El que reparte no se queda con la mejor parte

La pandemia golpeó fuerte a la economía informal y muchas personas recurrieron al empleo que ofrecen las plataformas digitales en donde sufren una profunda precarización laboral. En Argentina aumentó un 30% la cantidad de repartidores y la mayoría de las incorporaciones fueron mujeres. En total, son 160 mil trabajadores en todo el país y alrededor del 70% son inmigrantes.

 miércoles, 16-junio-2021


“Corremos por ti”. “Ya vamos nosotros”. “Pide lo que quieras, te lo llevamos volando”. Así de simpáticas y serviciales se presentan las empresas como Rappi, Glovo y Pedidos Ya! que desembarcaron en toda Latinoamérica, garantizando “libertad” e “independencia” horaria en la superficie y un sistema de precarización laboral en el fondo.

De acuerdo a un informe realizado por la CEPAL y la OIT, la pandemia golpeó de manera muy fuerte a la economía informal en el continente latinoamericano y volcó a miles de personas al trabajo en las plataformas digitales. En Argentina, la crisis sanitaria generó un aumento del 30% en la cantidad de repartidores, en donde la mayoría de las incorporaciones fueron mujeres. En total, hay alrededor de 160 mil trabajadores y entre el 66 y el 84% son inmigrantes.

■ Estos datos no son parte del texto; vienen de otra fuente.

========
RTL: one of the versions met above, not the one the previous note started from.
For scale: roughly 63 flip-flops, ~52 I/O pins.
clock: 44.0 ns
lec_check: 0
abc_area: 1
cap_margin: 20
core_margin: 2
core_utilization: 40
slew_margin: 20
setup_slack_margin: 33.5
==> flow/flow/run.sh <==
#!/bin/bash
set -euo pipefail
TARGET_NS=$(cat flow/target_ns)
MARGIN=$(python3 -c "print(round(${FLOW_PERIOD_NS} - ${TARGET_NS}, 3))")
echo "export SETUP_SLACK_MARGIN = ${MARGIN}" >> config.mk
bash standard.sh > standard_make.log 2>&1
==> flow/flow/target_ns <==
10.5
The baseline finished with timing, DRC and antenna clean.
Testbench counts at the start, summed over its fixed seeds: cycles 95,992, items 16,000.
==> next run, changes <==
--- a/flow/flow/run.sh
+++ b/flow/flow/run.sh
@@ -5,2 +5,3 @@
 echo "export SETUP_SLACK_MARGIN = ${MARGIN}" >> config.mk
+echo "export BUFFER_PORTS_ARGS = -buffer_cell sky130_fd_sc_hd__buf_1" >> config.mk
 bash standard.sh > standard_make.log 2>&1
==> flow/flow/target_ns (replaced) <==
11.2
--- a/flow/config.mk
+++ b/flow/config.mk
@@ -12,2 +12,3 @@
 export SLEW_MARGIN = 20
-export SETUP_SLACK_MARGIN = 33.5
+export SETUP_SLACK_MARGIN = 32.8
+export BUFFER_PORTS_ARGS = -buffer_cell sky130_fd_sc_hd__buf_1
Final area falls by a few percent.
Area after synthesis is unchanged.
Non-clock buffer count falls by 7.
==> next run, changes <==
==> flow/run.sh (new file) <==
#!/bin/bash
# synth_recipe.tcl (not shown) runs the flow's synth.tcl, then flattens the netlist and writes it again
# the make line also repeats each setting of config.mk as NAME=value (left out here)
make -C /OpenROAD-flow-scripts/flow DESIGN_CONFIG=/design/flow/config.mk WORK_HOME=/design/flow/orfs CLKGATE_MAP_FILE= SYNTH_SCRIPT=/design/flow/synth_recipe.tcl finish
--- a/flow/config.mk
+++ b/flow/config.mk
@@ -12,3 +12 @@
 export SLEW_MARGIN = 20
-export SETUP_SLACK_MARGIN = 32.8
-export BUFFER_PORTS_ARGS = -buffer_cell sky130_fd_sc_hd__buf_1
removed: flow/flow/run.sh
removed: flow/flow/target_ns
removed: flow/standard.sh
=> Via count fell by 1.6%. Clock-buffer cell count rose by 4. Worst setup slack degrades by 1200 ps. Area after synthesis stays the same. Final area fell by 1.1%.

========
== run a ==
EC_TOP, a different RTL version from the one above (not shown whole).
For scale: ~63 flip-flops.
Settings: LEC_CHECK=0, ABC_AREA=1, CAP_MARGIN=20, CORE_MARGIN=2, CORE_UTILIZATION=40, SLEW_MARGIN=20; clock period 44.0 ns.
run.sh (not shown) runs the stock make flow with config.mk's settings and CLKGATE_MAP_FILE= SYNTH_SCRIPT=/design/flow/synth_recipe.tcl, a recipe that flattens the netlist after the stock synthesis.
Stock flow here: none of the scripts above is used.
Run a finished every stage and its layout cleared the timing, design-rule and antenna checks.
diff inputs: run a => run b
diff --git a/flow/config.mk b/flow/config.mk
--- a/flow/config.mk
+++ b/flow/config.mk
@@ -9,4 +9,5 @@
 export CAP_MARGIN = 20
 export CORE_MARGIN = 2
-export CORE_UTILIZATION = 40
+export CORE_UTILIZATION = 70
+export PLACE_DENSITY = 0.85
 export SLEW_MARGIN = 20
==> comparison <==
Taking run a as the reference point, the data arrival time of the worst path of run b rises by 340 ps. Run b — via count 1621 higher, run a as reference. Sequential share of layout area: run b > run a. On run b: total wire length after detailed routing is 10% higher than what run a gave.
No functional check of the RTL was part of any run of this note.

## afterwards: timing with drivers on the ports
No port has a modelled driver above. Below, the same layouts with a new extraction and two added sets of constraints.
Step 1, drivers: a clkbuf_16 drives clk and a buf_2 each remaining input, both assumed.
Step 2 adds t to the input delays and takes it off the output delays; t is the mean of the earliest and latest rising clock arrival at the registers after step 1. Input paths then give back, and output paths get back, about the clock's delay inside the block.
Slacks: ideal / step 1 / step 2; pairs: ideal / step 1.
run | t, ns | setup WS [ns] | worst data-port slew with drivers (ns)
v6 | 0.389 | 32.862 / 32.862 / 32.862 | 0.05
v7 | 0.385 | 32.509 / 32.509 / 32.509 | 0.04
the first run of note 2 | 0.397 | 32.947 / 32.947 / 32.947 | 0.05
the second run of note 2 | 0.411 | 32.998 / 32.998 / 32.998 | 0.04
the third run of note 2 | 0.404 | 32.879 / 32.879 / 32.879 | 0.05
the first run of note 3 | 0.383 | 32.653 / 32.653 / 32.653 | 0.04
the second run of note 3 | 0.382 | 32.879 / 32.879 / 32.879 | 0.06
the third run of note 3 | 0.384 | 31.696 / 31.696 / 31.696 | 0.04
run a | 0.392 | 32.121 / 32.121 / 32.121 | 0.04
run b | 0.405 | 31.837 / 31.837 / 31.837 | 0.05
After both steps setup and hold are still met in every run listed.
Context: an optimization exercise on an open-source flow, tuned for small area and a short achievable clock period. The choices shown serve that exercise and are no tape-out recipe.
In this exercise RTL edits were held to simulation tests only and were not proved equivalent to the original.

Setup of build 87:
// fft
module fft(rst,s,x0,x1,x2,x3,x4,x5,x6,x7,real_out,img_out,clk);
export LEC_CHECK = 0
export ABC_AREA = 1
export CAP_MARGIN = 20
export CORE_MARGIN = 2
export CORE_UTILIZATION = 40
export SLEW_MARGIN = 20
create_clock -name core_clock -period 72.0 [get_ports {clk}]
standard.sh (not shown) runs the stock make flow with config.mk's settings and CLKGATE_MAP_FILE= SYNTH_SCRIPT=/design/flow/synth_recipe.tcl, a recipe that flattens the netlist after the stock synthesis.
==> flow/flow/run.sh <==
#!/bin/bash
# The standard layout (standard.sh) with these changes:
#  - synthesis: the standard flow's synthesis script (synth_recipe.tcl, unchanged) runs
#    with ABC's area mapper (flow/abc_amap.script) in place of ORFS's abc_area.script, and without Yosys's extract_fa, so ABC maps the adders too. Registers are mapped before either step, so they
#    are the standard synthesis's;
#  - the timing repair steps aim for a setup slack of SETUP_SLACK_MARGIN ns
#    (45 up to CTS, 47 after global routing); the SDC and clock period
#    are unchanged;
#  - every input and output port gets a buf_1 as its buffer.
# Tool output: standard.log here, and ORFS's logs under orfs/logs.
set -e
W=$PWD
cat > $W/synth_own.tcl <<EOT
proc extract_fa {args} { puts "extract_fa skipped" }
proc abc {args} {
  set i [lsearch -exact \$args -script]
  if {\$i >= 0 && "abc_amap.script" ne ""} { lset args [expr {\$i + 1}] $W/flow/abc_amap.script }
  yosys abc {*}\$args
}
source $W/synth_recipe.tcl
EOT
sed -e "s|SYNTH_SCRIPT=[^ ]*|SYNTH_SCRIPT=$W/synth_own.tcl|" standard.sh > standard_own.sh
export BUFFER_PORTS_ARGS="-buffer_cell sky130_fd_sc_hd__buf_1"
# repair up to CTS aims for SETUP_SLACK_MARGIN=45, the one after global
# routing (with its better parasitics) for 47
SETUP_SLACK_MARGIN=45 bash standard_own.sh cts > standard.log 2>&1
SETUP_SLACK_MARGIN=47 bash standard_own.sh > standard_finish.log 2>&1
==> flow/flow/abc_amap.script <==
strash
balance
rewrite
refactor
balance
rewrite
rewrite -z
balance
refactor -z
rewrite -z
balance
dch
amap
topo
stime -c
buffer -c
upsize -c
dnsize -c
Build 87: full flow OK, the timing, design-rule and antenna checks passed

Hasta mediados del año pasado, eran seis les repartidores que perdieron la vida llevando – “volando” – pedidos. Además de que continúan expuestos a la covid por ser considerados “esenciales”, les trabajadores padecen una serie de condiciones de precarización laboral que no encuentran mejoras a pesar de sus reclamos. Ganan – promedio – 40 mil pesos mensuales y un 30% destina más de 60 horas semanales distribuidas en los 7 días de la semana.